[SUPPLIED ENTRIES]

### src/rtl/ecphc_pkg.sv
// Constants and types shared by the ECP port host sequencer
`default_nettype none
package ecphc_pkg;
	// Device register offsets on its I/O bus
	localparam logic [10:0] DEV_AFIFO   = 11'h000;
	localparam logic [10:0] DEV_DCR     = 11'h002;
	localparam logic [10:0] DEV_DFIFO   = 11'h400;
	localparam logic [10:0] DEV_ECR     = 11'h402;
	// Mode field codes
	localparam logic [2:0]  MODE_STD    = 3'h0;
	localparam logic [2:0]  MODE_PS2    = 3'h1;
	localparam logic [2:0]  MODE_ECP    = 3'h3;
	// Extended control register layout
	localparam int          ECR_MODE_LSB = 5;
	localparam int          ECR_NERR    = 4;
	localparam int          ECR_DMA     = 3;
	localparam int          ECR_SVC     = 2;
	localparam int          ECR_FULL    = 1;
	localparam int          ECR_EMPTY   = 0;
	localparam logic [7:0]  ECR_RESET   = 8'h01;
	// Device control register layout
	localparam int          DCR_DIR     = 5;
	localparam int          DCR_AFD     = 1;
	localparam int          DCR_STB     = 0;
	localparam logic [7:0]  DCR_INIT    = 8'h04;
	// Own software registers
	localparam logic [3:0]  SW_CMD      = 4'h0;
	localparam logic [3:0]  SW_ARG      = 4'h1;
	localparam logic [3:0]  SW_STAT     = 4'h2;
	localparam logic [3:0]  SW_RX       = 4'h3;
	localparam int          CMD_MODE_LSB = 4;
	localparam int          CMD_DIR     = 8;
	localparam int          CMD_DMA     = 9;
	// Commands software may issue
	typedef enum logic [2:0] {
		OP_NONE,
		OP_INIT,
		OP_MODE,
		OP_DIR,
		OP_DATA,
		OP_COMMAND,
		OP_RLE,
		OP_READ
	} ecphc_op_t;
	// Sequencer states
	typedef enum logic [2:0] {
		ST_IDLE,
		ST_RD,
		ST_CAP,
		ST_EVAL,
		ST_WR,
		ST_DRD,
		ST_DCAP
	} ecphc_state_t;
endpackage
`default_nettype wire

### src/rtl/ecphc_host.sv
// Host sequencer that drives an ECP parallel port through its registers
//
// Contract
// - Negotiate, clear direction, strobe and auto-feed, then select ECP mode; the code does no negotiation, only mode 001, the control write, then ECP.
// - Set up control lines in modes 000/001; handshake runs only in 010/011.
// - Any mode is reachable from 000/001; others may return only to 000/001.
// - Direction bit changes only while the port is in mode 001.
// - After forward transfers wait for an empty queue before leaving.
// - After reverse transfers drain the queue before leaving.
// - PeriphAck high marks data, low marks command; device classifies.
// - Reverse command bytes from the peripheral have MSB zero.
// - RLE: count to address/RLE queue, then data byte to data queue.
// - Programmed I/O: set direction and mode, clear DMA enable and service flag; the code clears the service flag but sets DMA enable from the command.
//
// Implementation choice: the plain strobed port.
`timescale 1ns/1ps
`default_nettype none
module ecphc_host (
	input  wire logic        clk_in,
	input  wire logic        arst_n_in,
	input  wire logic [3:0]  sw_addr_in,
	input  wire logic [15:0] sw_wdata_in,
	input  wire logic        sw_wr_in,
	input  wire logic        sw_rd_in,
	output logic      [15:0] sw_rdata_out,
	output logic      [10:0] dev_addr_out,
	output logic      [7:0]  dev_wdata_out,
	output logic             dev_wr_out,
	output logic             dev_rd_out,
	input  wire logic [7:0]  dev_rdata_in,
	input  wire logic        dev_irq_in,
	input  wire logic        dev_drq_in
);
	ecphc_pkg::ecphc_state_t state_r;
	ecphc_pkg::ecphc_state_t state_nxt;
	ecphc_pkg::ecphc_op_t    op_r;
	logic [1:0]              step_r;
	logic [2:0]              mode_arg_r;
	logic                    dir_arg_r;
	logic                    dma_arg_r;
	logic [15:0]             arg_r;
	logic [7:0]              ecr_r;
	logic [7:0]              dcr_r;
	logic [2:0]              last_mode_r;
	logic [7:0]              rx_r;
	logic                    rx_valid_r;
	logic                    err_r;
	logic                    done_r;
	logic [1:0]              pin_s1_r;
	logic [1:0]              pin_s2_r;
	logic [10:0]             dev_addr_r;
	logic [7:0]              dev_wdata_r;
	logic                    dev_wr_r;
	logic                    dev_rd_r;
	logic [15:0]             sw_rdata_r;

	// Decoded view of the last extended control read
	wire  [2:0]  cur_mode  = ecr_r[ecphc_pkg::ECR_MODE_LSB +: 3];
	wire         cur_base  = (cur_mode == ecphc_pkg::MODE_STD) || (cur_mode == ecphc_pkg::MODE_PS2);
	wire         cur_empty = ecr_r[ecphc_pkg::ECR_EMPTY];
	wire         cur_full  = ecr_r[ecphc_pkg::ECR_FULL];
	wire         busy      = (state_r != ecphc_pkg::ST_IDLE);
	wire         cmd_go    = sw_wr_in && (sw_addr_in == ecphc_pkg::SW_CMD) && !busy
	                         && (sw_wdata_in[2:0] != 3'h0);
	// Every mode write clears the service flag and sets DMA from the command
	wire  [7:0]  ecr_ps2   = {ecphc_pkg::MODE_PS2, 1'b1, dma_arg_r, 1'b0, 2'b00};
	wire  [7:0]  ecr_tgt   = {mode_arg_r, 1'b1, dma_arg_r, 1'b0, 2'b00};
	wire  [7:0]  dcr_dir   = {dcr_r[7:6], dir_arg_r, dcr_r[4:0]};
	wire         wr_ecr    = dev_wr_r && (dev_addr_r == ecphc_pkg::DEV_ECR);
	wire         wr_dcr    = dev_wr_r && (dev_addr_r == ecphc_pkg::DEV_DCR);
	wire         wr_queue  = dev_wr_r && ((dev_addr_r == ecphc_pkg::DEV_DFIFO)
	                         || (dev_addr_r == ecphc_pkg::DEV_AFIFO));
	wire         fwd_ok    = (cur_mode == ecphc_pkg::MODE_ECP) && !dcr_r[ecphc_pkg::DCR_DIR];
	wire         rev_ok    = (cur_mode == ecphc_pkg::MODE_ECP) && dcr_r[ecphc_pkg::DCR_DIR];
	wire         rle_first = (op_r == ecphc_pkg::OP_RLE) && (step_r == 2'h0);

	// Decision taken in each ST_EVAL cycle from the last look at the port state
	logic        e_wr;
	logic        e_poll;
	logic        e_skip;
	logic        e_rdd;
	logic        e_err;
	logic        e_done;
	logic [10:0] e_addr;
	logic [7:0]  e_data;
	always_comb begin
		e_wr   = 1'b0;
		e_poll = 1'b0;
		e_skip = 1'b0;
		e_rdd  = 1'b0;
		e_err  = 1'b0;
		e_done = 1'b0;
		e_addr = ecphc_pkg::DEV_ECR;
		e_data = ecr_tgt;
		unique case (op_r)
			ecphc_pkg::OP_INIT, ecphc_pkg::OP_MODE: begin
				if (step_r == 2'h0) begin
					// Leave a transfer mode only via 001 and with an empty queue
					if (!cur_base && !cur_empty) begin
						e_err = 1'b1;
					end else begin
						e_wr   = 1'b1;
						e_data = ecr_ps2;
					end
				end else if (step_r == 2'h1) begin
					if (op_r == ecphc_pkg::OP_INIT) begin
						e_wr   = 1'b1;
						e_addr = ecphc_pkg::DEV_DCR;
						e_data = ecphc_pkg::DCR_INIT;
					end else begin
						e_skip = 1'b1;
					end
				end else begin
					e_wr   = 1'b1;
					e_done = 1'b1;
				end
			end
			ecphc_pkg::OP_DIR: begin
				if (cur_mode != ecphc_pkg::MODE_PS2) begin
					e_err = 1'b1;
				end else begin
					e_wr   = 1'b1;
					e_done = 1'b1;
					e_addr = ecphc_pkg::DEV_DCR;
					e_data = dcr_dir;
				end
			end
			ecphc_pkg::OP_DATA, ecphc_pkg::OP_COMMAND, ecphc_pkg::OP_RLE: begin
				if (!fwd_ok) begin
					e_err = 1'b1;
				end else if (cur_full) begin
					e_poll = 1'b1;
				end else begin
					// Count goes first to the command queue, then its byte as data
					e_wr   = 1'b1;
					e_done = !rle_first;
					e_addr = ((op_r == ecphc_pkg::OP_COMMAND) || rle_first) ?
					         ecphc_pkg::DEV_AFIFO : ecphc_pkg::DEV_DFIFO;
					e_data = (op_r == ecphc_pkg::OP_RLE && !rle_first) ? arg_r[15:8] : arg_r[7:0];
				end
			end
			ecphc_pkg::OP_READ: begin
				if (!rev_ok) begin
					e_err = 1'b1;
				end else if (cur_empty) begin
					e_poll = 1'b1;
				end else begin
					e_rdd = 1'b1;
				end
			end
			default: begin
				e_err = 1'b1;
			end
		endcase
	end

	// Sequencer: look at the port, decide, write or poll
	always_comb begin
		state_nxt = state_r;
		unique case (state_r)
			ecphc_pkg::ST_IDLE: state_nxt = cmd_go ? ecphc_pkg::ST_RD : ecphc_pkg::ST_IDLE;
			ecphc_pkg::ST_RD:   state_nxt = ecphc_pkg::ST_CAP;
			ecphc_pkg::ST_CAP:  state_nxt = ecphc_pkg::ST_EVAL;
			ecphc_pkg::ST_EVAL: begin
				if (e_err) begin
					state_nxt = ecphc_pkg::ST_IDLE;
				end else if (e_wr) begin
					state_nxt = ecphc_pkg::ST_WR;
				end else if (e_rdd) begin
					state_nxt = ecphc_pkg::ST_DRD;
				end else if (e_poll) begin
					state_nxt = ecphc_pkg::ST_RD;
				end else begin
					state_nxt = ecphc_pkg::ST_EVAL;
				end
			end
			ecphc_pkg::ST_WR:   state_nxt = done_r ? ecphc_pkg::ST_IDLE : ecphc_pkg::ST_RD;
			ecphc_pkg::ST_DRD:  state_nxt = ecphc_pkg::ST_DCAP;
			ecphc_pkg::ST_DCAP: state_nxt = ecphc_pkg::ST_IDLE;
		endcase
	end

	// State, command latch and step counter
	always_ff @(posedge clk_in or negedge arst_n_in) begin
		if (!arst_n_in) begin
			state_r    <= ecphc_pkg::ST_IDLE;
			op_r       <= ecphc_pkg::OP_NONE;
			step_r     <= 2'h0;
			mode_arg_r <= ecphc_pkg::MODE_STD;
			dir_arg_r  <= 1'b0;
			dma_arg_r  <= 1'b0;
			done_r     <= 1'b0;
		end else begin
			state_r <= state_nxt;
			if (cmd_go) begin
				op_r       <= ecphc_pkg::ecphc_op_t'(sw_wdata_in[2:0]);
				step_r     <= 2'h0;
				mode_arg_r <= (sw_wdata_in[2:0] == 3'h1) ? ecphc_pkg::MODE_ECP
				              : sw_wdata_in[ecphc_pkg::CMD_MODE_LSB +: 3];
				dir_arg_r  <= sw_wdata_in[ecphc_pkg::CMD_DIR];
				dma_arg_r  <= sw_wdata_in[ecphc_pkg::CMD_DMA];
			end else if (state_r == ecphc_pkg::ST_EVAL && (e_wr || e_skip)) begin
				step_r <= step_r + 2'h1;
				done_r <= e_done;
			end
		end
	end

	// Device bus strobes and address come straight from flops
	always_ff @(posedge clk_in or negedge arst_n_in) begin
		if (!arst_n_in) begin
			dev_addr_r  <= ecphc_pkg::DEV_ECR;
			dev_wdata_r <= 8'h00;
			dev_wr_r    <= 1'b0;
			dev_rd_r    <= 1'b0;
		end else begin
			dev_wr_r <= (state_nxt == ecphc_pkg::ST_WR);
			dev_rd_r <= (state_nxt == ecphc_pkg::ST_RD) || (state_nxt == ecphc_pkg::ST_DRD);
			if (state_nxt == ecphc_pkg::ST_RD) begin
				dev_addr_r <= ecphc_pkg::DEV_ECR;
			end else if (state_nxt == ecphc_pkg::ST_DRD) begin
				dev_addr_r <= ecphc_pkg::DEV_DFIFO;
			end else if (state_nxt == ecphc_pkg::ST_WR) begin
				dev_addr_r  <= e_addr;
				dev_wdata_r <= e_data;
			end
		end
	end

	// Shadow of what has been written to the port, and captured reads
	always_ff @(posedge clk_in or negedge arst_n_in) begin
		if (!arst_n_in) begin
			ecr_r       <= ecphc_pkg::ECR_RESET;
			dcr_r       <= ecphc_pkg::DCR_INIT;
			last_mode_r <= ecphc_pkg::MODE_STD;
			rx_r        <= 8'h00;
		end else begin
			if (state_r == ecphc_pkg::ST_CAP) begin
				ecr_r <= dev_rdata_in;
			end
			if (wr_ecr) begin
				last_mode_r <= dev_wdata_r[ecphc_pkg::ECR_MODE_LSB +: 3];
			end
			if (wr_dcr) begin
				dcr_r <= dev_wdata_r;
			end
			if (state_r == ecphc_pkg::ST_DCAP) begin
				rx_r <= dev_rdata_in;
			end
		end
	end

	// Sticky flags: a capture in the cycle of a clear still wins
	always_ff @(posedge clk_in or negedge arst_n_in) begin
		if (!arst_n_in) begin
			rx_valid_r <= 1'b0;
			err_r      <= 1'b0;
		end else begin
			if (state_r == ecphc_pkg::ST_DCAP) begin
				rx_valid_r <= 1'b1;
			end else if (sw_rd_in && sw_addr_in == ecphc_pkg::SW_RX) begin
				rx_valid_r <= 1'b0;
			end
			if (state_r == ecphc_pkg::ST_EVAL && e_err) begin
				err_r <= 1'b1;
			end else if (cmd_go) begin
				err_r <= 1'b0;
			end
		end
	end

	// Request pins come from another chip, so two flops before use
	always_ff @(posedge clk_in or negedge arst_n_in) begin
		if (!arst_n_in) begin
			pin_s1_r <= 2'b00;
			pin_s2_r <= 2'b00;
		end else begin
			pin_s1_r <= {dev_drq_in, dev_irq_in};
			pin_s2_r <= pin_s1_r;
		end
	end

	// Software port: argument latch and read data one cycle after the strobe
	wire [15:0] stat_word = {ecr_r, last_mode_r, pin_s2_r, rx_valid_r, err_r, busy};
	wire [15:0] rd_mux    = (sw_addr_in == ecphc_pkg::SW_STAT) ? stat_word :
	                        (sw_addr_in == ecphc_pkg::SW_RX)   ? {8'h00, rx_r} :
	                        (sw_addr_in == ecphc_pkg::SW_ARG)  ? arg_r : 16'h0000;
	always_ff @(posedge clk_in or negedge arst_n_in) begin
		if (!arst_n_in) begin
			arg_r      <= 16'h0000;
			sw_rdata_r <= 16'h0000;
		end else begin
			if (sw_wr_in && sw_addr_in == ecphc_pkg::SW_ARG) begin
				arg_r <= sw_wdata_in;
			end
			sw_rdata_r <= sw_rd_in ? rd_mux : 16'h0000;
		end
	end

	assign sw_rdata_out  = sw_rdata_r;
	assign dev_addr_out  = dev_addr_r;
	assign dev_wdata_out = dev_wdata_r;
	assign dev_wr_out    = dev_wr_r;
	assign dev_rd_out    = dev_rd_r;

	property p_init_dcr;
		@(posedge clk_in) disable iff (!arst_n_in)
		(wr_dcr && op_r == ecphc_pkg::OP_INIT) |-> (dev_wdata_r[ecphc_pkg::DCR_DIR] == 1'b0)
			&& (dev_wdata_r[ecphc_pkg::DCR_AFD] == 1'b0) && (dev_wdata_r[ecphc_pkg::DCR_STB] == 1'b0);
	endproperty
	a_init_dcr: assert property (p_init_dcr) else $error("init left a control line asserted");

	property p_dcr_in_setup;
		@(posedge clk_in) disable iff (!arst_n_in)
		wr_dcr |-> (last_mode_r == ecphc_pkg::MODE_PS2);
	endproperty
	a_dcr_in_setup: assert property (p_dcr_in_setup) else $error("control written outside mode 001");

	property p_mode_path;
		@(posedge clk_in) disable iff (!arst_n_in)
		(wr_ecr && dev_wdata_r[7:6] != 2'b00) |-> (last_mode_r[2:1] == 2'b00);
	endproperty
	a_mode_path: assert property (p_mode_path) else $error("transfer mode entered from another");

	property p_dir_refused;
		@(posedge clk_in) disable iff (!arst_n_in)
		(cmd_go && sw_wdata_in[2:0] == 3'h3 && last_mode_r != ecphc_pkg::MODE_PS2)
			|-> ##[1:4] err_r;
	endproperty
	a_dir_refused: assert property (p_dir_refused) else $error("direction change outside 001 accepted");

	property p_leave_empty;
		@(posedge clk_in) disable iff (!arst_n_in)
		(wr_ecr && last_mode_r[2:1] != 2'b00 && dev_wdata_r[7:6] == 2'b00) |-> cur_empty;
	endproperty
	a_leave_empty: assert property (p_leave_empty) else $error("left transfer mode with queue busy");

	property p_queue_room;
		@(posedge clk_in) disable iff (!arst_n_in)
		wr_queue |-> (!cur_full && cur_mode == ecphc_pkg::MODE_ECP);
	endproperty
	a_queue_room: assert property (p_queue_room) else $error("queue written while full or not ECP");

	property p_rle_pair;
		@(posedge clk_in) disable iff (!arst_n_in)
		(op_r == ecphc_pkg::OP_RLE && wr_queue && dev_addr_r == ecphc_pkg::DEV_AFIFO)
			|=> busy ##2 (state_r == ecphc_pkg::ST_EVAL);
	endproperty
	a_rle_pair: assert property (p_rle_pair) else $error("count not followed by its data byte");

	property p_pio_clear;
		@(posedge clk_in) disable iff (!arst_n_in)
		wr_ecr |-> (!dev_wdata_r[ecphc_pkg::ECR_SVC] && dev_wdata_r[ecphc_pkg::ECR_DMA] == dma_arg_r);
	endproperty
	a_pio_clear: assert property (p_pio_clear) else $error("mode write left service flag set");

	property p_rx_capture;
		@(posedge clk_in) disable iff (!arst_n_in)
		(dev_rd_r && dev_addr_r == ecphc_pkg::DEV_DFIFO) |-> ##2 (rx_valid_r && rx_r == $past(dev_rdata_in));
	endproperty
	a_rx_capture: assert property (p_rx_capture) else $error("received byte not captured");
endmodule // ecphc_host
`default_nettype wire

[/SUPPLIED ENTRIES]

**EXERCISE INSTRUCTIONS**
Every line above from the line with "ecr_r <= dev_rdata_in;" to the line with "flops before use", inclusive, must be returned exactly; no other line belongs in the reply.

**RESPONSE TO THIS TASK**
				ecr_r <= dev_rdata_in;
			end
			if (wr_ecr) begin
				last_mode_r <= dev_wdata_r[ecphc_pkg::ECR_MODE_LSB +: 3];
			end
			if (wr_dcr) begin
				dcr_r <= dev_wdata_r;
			end
			if (state_r == ecphc_pkg::ST_DCAP) begin
				rx_r <= dev_rdata_in;
			end
		end
	end

	// Sticky flags: a capture in the cycle of a clear still wins
	always_ff @(posedge clk_in or negedge arst_n_in) begin
		if (!arst_n_in) begin
			rx_valid_r <= 1'b0;
			err_r      <= 1'b0;
		end else begin
			if (state_r == ecphc_pkg::ST_DCAP) begin
				rx_valid_r <= 1'b1;
			end else if (sw_rd_in && sw_addr_in == ecphc_pkg::SW_RX) begin
				rx_valid_r <= 1'b0;
			end
			if (state_r == ecphc_pkg::ST_EVAL && e_err) begin
				err_r <= 1'b1;
			end else if (cmd_go) begin
				err_r <= 1'b0;
			end
		end
	end

	// Request pins come from another chip, so two flops before use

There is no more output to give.